What is expected
The answer must be one number: how many lines below contain the word "exercise".

Stored data entries:
^^^^

What follows belongs to an exercise in optimizing a design on an open flow for small area, a short achievable clock period and few clock cycles per item; a production flow would make more cautious choices. The RTL was checked by simulation tests, not by an equivalence proof against the original design. Power and IR drop assume default switching activity.

==> flow/design.v <==
package stt_pkg;
  localparam int unsigned LineBits   = 16;
  localparam int unsigned ColBits    = 16;
  localparam int unsigned OffsetBits = 32;
  localparam int unsigned LengthBits = 16;
  localparam int unsigned KindBits   = 5;
  typedef logic [LineBits-1:0]   line_t;
  typedef logic [ColBits-1:0]    col_t;
  typedef logic [OffsetBits-1:0] offset_t;
  typedef logic [LengthBits-1:0] length_t;
  localparam logic [7:0] ChNul   = 8'h00;
  localparam logic [7:0] ChTab   = 8'h09;
  localparam logic [7:0] ChLf    = 8'h0A;
  localparam logic [7:0] ChCr    = 8'h0D;
  localparam logic [7:0] ChSpace = 8'h20;
  localparam logic [7:0] ChBang  = 8'h21;
  localparam logic [7:0] ChDot   = 8'h2E;
  localparam logic [7:0] ChEq    = 8'h3D;
  localparam logic [7:0] ChUnder = 8'h5F;
  typedef enum logic [KindBits-1:0] {
    TK_ILLEGAL  = 5'd0,
    TK_EOF      = 5'd1,
    TK_IDENT    = 5'd2,
    TK_INT      = 5'd3,
    TK_DOUBLE   = 5'd4,
    TK_ASSIGN   = 5'd5,
    TK_EQ       = 5'd6,
    TK_BANG     = 5'd7,
    TK_NOT_EQ   = 5'd8,
    TK_PLUS     = 5'd9,
    TK_MINUS    = 5'd10,
    TK_ASTERISK = 5'd11,
    TK_SLASH    = 5'd12,
    TK_MODULO   = 5'd13,
    TK_SEMI     = 5'd14,
    TK_LPAREN   = 5'd15,
    TK_RPAREN   = 5'd16,
    TK_COMMA    = 5'd17,
    TK_LBRACE   = 5'd18,
    TK_RBRACE   = 5'd19,
    TK_LT       = 5'd20,
    TK_GT       = 5'd21
  } token_kind_e;
  typedef enum logic [2:0] {
    MODE_IDLE   = 3'd0,
    MODE_IDENT  = 3'd1,
    MODE_NUM    = 3'd2,
    MODE_NUMDOT = 3'd3,
    MODE_EQ     = 3'd4,
    MODE_BANG   = 3'd5
  } scan_mode_e;
  typedef struct packed {
    token_kind_e kind;
    line_t       line;
    col_t        col;
    offset_t     offset;
    length_t     len;
    logic        last;
  } tok_t;
  function automatic logic is_alpha(input logic [7:0] c);
    is_alpha = ((c >= 8'h61 && c <= 8'h7A) || (c >= 8'h41 && c <= 8'h5A) || (c == stt_pkg::ChUnder));
  endfunction
  function automatic logic is_digit(input logic [7:0] c);
    is_digit = (c >= 8'h30 && c <= 8'h39);
  endfunction
  function automatic logic is_space(input logic [7:0] c);
    is_space = ((c == stt_pkg::ChSpace) || (c == stt_pkg::ChTab) || (c == stt_pkg::ChLf) || (c == stt_pkg::ChCr));
  endfunction
  function automatic token_kind_e single_kind(input logic [7:0] c);
    token_kind_e k;
    unique case (c)
      8'h2B:   k = stt_pkg::TK_PLUS;
      8'h2D:   k = stt_pkg::TK_MINUS;
      8'h2A:   k = stt_pkg::TK_ASTERISK;
      8'h2F:   k = stt_pkg::TK_SLASH;
      8'h25:   k = stt_pkg::TK_MODULO;
      8'h3B:   k = stt_pkg::TK_SEMI;
      8'h28:   k = stt_pkg::TK_LPAREN;
      8'h29:   k = stt_pkg::TK_RPAREN;
      8'h2C:   k = stt_pkg::TK_COMMA;
      8'h7B:   k = stt_pkg::TK_LBRACE;
      8'h7D:   k = stt_pkg::TK_RBRACE;
      8'h3C:   k = stt_pkg::TK_LT;
      8'h3E:   k = stt_pkg::TK_GT;
      default: k = stt_pkg::TK_ILLEGAL;
    endcase
    single_kind = k;
  endfunction
  localparam int unsigned TokBits = KindBits + LineBits + ColBits + OffsetBits + LengthBits + 1;
  function automatic logic [TokBits-1:0] mk_tok(input token_kind_e kind, input line_t line,
                                                input col_t col, input offset_t offset,
                                                input length_t len);
    mk_tok = {kind, line, col, offset, len, 1'b0};
  endfunction
endpackage
What follows belongs to an exercise in optimizing a design on an open flow for small area, a short achievable clock period and few clock cycles; a production flow would make more cautious choices. At most, simulation tests tie the RTL to the original design; equivalence was not proved. No functional check of the RTL was part of runs 1 to 3. Power is estimated from default activity; no workload was simulated.

[flow/design.v]
package adbq_pkg;
	localparam int unsigned RING_SLOTS_DEF = 8;
	localparam int unsigned MAX_REPLY_DEF  = 24;
	localparam int unsigned MODE_W      = 2;
	localparam int unsigned BYTE_W      = 8;
	localparam int unsigned OUTCOME_W   = 3;
	localparam int unsigned DATA_IDX_W  = 5;
	localparam int unsigned MIN_PACKET  = 3;
	localparam logic [BYTE_W-1:0] PACKET_TYPE_DATA = 8'h00;
	typedef enum logic [MODE_W-1:0] {
		MODE_BYTE  = 2'd0,
		MODE_ABORT = 2'd1,
		MODE_POP   = 2'd2,
		MODE_NOP   = 2'd3
	} mode_t;
	typedef enum logic [OUTCOME_W-1:0] {
		OC_QUEUED    = 3'd0,
		OC_IGNORED   = 3'd1,
		OC_DROPPED   = 3'd2,
		OC_PACKET    = 3'd3,
		OC_EMPTY     = 3'd4,
		OC_DISCARDED = 3'd5
	} outcome_t;
	typedef enum logic [1:0] {
		PH_ATTN = 2'd0,
		PH_RECV = 2'd1,
		PH_OVER = 2'd2
	} rx_phase_t;
	typedef enum logic [2:0] {
		S_IDLE,
		S_BYTE,
		S_JUDGE,
		S_POP,
		S_RD1,
		S_RD2,
		S_DATA
	} seq_state_t;
	typedef struct packed {
		logic byte_we;
		logic len_we;
	} store_ctl_t;
endpackage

^^^^

Worked solution
2